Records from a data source
= = = =
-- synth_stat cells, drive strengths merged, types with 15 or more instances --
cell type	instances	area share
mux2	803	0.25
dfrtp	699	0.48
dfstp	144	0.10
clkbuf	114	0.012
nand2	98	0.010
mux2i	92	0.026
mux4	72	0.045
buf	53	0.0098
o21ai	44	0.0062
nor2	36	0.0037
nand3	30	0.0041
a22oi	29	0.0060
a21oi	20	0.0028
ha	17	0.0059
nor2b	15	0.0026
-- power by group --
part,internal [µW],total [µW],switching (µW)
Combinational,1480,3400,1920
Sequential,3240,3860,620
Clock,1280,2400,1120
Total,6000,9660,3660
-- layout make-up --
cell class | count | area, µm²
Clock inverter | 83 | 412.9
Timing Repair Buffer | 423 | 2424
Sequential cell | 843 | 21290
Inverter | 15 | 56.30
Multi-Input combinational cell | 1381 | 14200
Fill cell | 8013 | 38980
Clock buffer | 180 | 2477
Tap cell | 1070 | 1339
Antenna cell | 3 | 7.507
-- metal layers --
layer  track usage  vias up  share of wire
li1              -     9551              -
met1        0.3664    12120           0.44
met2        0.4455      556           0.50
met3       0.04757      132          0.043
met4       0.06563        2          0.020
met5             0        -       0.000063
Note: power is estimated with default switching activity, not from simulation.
= = = =
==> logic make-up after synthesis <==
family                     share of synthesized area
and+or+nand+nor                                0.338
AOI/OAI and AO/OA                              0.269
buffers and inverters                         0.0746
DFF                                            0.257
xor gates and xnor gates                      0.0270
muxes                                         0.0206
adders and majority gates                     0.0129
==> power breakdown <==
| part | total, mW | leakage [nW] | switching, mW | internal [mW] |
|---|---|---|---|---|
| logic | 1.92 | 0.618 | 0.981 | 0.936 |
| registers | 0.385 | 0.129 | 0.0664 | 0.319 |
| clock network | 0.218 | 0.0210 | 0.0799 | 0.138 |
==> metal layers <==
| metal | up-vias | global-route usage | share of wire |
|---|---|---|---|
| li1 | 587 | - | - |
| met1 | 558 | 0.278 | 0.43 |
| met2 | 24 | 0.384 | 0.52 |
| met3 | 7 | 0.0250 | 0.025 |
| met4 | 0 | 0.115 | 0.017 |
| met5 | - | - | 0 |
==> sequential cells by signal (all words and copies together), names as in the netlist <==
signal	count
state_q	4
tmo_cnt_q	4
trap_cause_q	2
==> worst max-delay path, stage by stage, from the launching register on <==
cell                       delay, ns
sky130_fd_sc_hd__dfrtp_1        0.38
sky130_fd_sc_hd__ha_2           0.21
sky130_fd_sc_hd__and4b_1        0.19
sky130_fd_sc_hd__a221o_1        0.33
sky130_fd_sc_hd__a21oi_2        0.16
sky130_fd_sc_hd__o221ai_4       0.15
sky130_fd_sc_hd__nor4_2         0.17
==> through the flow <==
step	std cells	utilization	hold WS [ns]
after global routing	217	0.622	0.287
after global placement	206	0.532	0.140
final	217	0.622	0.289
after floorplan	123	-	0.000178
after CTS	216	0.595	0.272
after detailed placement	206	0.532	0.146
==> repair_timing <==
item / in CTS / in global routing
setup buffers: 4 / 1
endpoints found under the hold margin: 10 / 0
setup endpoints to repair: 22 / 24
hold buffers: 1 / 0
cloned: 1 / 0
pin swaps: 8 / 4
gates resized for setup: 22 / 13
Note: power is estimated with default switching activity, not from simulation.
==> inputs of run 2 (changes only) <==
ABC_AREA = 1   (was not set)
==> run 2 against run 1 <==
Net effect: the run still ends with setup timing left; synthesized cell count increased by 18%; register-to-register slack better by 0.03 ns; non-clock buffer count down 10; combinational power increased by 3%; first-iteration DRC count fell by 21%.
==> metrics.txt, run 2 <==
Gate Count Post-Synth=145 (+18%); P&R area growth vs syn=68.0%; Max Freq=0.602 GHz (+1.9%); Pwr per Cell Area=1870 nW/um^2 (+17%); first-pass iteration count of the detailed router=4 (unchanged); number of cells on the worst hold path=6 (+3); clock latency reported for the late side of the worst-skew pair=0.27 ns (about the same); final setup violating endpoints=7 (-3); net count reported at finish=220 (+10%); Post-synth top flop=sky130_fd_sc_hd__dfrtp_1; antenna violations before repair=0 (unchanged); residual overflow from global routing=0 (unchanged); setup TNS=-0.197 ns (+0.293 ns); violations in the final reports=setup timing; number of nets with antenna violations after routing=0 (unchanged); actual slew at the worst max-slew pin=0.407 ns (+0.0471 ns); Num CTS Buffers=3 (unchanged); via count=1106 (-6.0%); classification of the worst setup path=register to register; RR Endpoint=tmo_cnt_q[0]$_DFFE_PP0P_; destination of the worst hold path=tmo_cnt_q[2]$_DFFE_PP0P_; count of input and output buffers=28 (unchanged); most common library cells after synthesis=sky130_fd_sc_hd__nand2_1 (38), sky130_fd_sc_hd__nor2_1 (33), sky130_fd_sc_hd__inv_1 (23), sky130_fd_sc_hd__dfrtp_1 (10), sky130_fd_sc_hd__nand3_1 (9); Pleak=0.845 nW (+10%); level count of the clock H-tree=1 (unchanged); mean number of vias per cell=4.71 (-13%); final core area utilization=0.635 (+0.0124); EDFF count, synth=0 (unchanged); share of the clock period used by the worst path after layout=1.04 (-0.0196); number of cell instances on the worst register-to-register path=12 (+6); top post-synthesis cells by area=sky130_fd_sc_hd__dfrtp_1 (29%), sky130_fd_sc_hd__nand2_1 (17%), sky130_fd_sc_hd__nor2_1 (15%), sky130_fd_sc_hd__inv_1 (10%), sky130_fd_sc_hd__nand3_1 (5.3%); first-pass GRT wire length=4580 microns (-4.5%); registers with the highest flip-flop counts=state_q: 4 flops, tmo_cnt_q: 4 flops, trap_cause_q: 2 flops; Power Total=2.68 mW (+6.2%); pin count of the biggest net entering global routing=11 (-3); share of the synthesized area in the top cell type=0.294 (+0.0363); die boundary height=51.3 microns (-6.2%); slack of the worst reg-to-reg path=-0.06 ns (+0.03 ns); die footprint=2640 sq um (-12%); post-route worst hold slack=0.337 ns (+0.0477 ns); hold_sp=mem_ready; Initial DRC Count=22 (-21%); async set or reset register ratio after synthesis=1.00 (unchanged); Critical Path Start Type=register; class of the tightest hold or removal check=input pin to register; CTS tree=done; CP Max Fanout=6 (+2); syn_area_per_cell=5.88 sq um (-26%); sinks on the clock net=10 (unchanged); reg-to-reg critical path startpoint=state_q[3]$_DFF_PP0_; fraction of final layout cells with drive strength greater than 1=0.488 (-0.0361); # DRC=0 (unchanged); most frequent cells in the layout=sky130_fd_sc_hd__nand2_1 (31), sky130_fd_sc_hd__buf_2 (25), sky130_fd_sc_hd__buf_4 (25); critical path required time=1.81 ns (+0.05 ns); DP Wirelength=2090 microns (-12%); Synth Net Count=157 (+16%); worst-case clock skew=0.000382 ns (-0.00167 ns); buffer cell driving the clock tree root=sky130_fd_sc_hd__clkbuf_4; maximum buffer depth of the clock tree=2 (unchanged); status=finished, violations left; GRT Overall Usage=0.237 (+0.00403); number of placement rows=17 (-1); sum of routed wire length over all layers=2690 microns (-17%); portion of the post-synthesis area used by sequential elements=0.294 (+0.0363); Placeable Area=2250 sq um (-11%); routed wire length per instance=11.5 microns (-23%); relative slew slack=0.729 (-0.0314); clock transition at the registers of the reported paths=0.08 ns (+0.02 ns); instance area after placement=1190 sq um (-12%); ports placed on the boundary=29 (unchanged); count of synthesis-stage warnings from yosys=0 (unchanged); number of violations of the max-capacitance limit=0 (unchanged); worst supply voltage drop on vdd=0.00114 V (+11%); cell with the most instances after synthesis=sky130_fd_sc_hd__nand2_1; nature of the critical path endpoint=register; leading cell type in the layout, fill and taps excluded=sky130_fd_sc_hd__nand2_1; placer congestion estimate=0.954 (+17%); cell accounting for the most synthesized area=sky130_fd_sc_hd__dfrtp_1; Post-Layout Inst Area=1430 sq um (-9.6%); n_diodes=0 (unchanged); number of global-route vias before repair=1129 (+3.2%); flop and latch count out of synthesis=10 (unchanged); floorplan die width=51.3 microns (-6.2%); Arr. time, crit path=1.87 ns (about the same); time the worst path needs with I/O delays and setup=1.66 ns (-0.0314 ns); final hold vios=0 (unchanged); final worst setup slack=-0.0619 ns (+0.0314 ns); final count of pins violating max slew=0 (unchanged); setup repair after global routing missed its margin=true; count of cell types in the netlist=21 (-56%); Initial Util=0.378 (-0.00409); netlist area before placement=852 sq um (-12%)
= = = =
**WHAT IS NEEDED**
The lines above, starting at the one with "buffers and inverters" and ending at the one with "max-delay path, stage", are the only ones to return, exactly as written.

**RESPONSE**
buffers and inverters                         0.0746
DFF                                            0.257
xor gates and xnor gates                      0.0270
muxes                                         0.0206
adders and majority gates                     0.0129
==> power breakdown <==
| part | total, mW | leakage [nW] | switching, mW | internal [mW] |
|---|---|---|---|---|
| logic | 1.92 | 0.618 | 0.981 | 0.936 |
| registers | 0.385 | 0.129 | 0.0664 | 0.319 |
| clock network | 0.218 | 0.0210 | 0.0799 | 0.138 |
==> metal layers <==
| metal | up-vias | global-route usage | share of wire |
|---|---|---|---|
| li1 | 587 | - | - |
| met1 | 558 | 0.278 | 0.43 |
| met2 | 24 | 0.384 | 0.52 |
| met3 | 7 | 0.0250 | 0.025 |
| met4 | 0 | 0.115 | 0.017 |
| met5 | - | - | 0 |
==> sequential cells by signal (all words and copies together), names as in the netlist <==
signal	count
state_q	4
tmo_cnt_q	4
trap_cause_q	2
==> worst max-delay path, stage by stage, from the launching register on <==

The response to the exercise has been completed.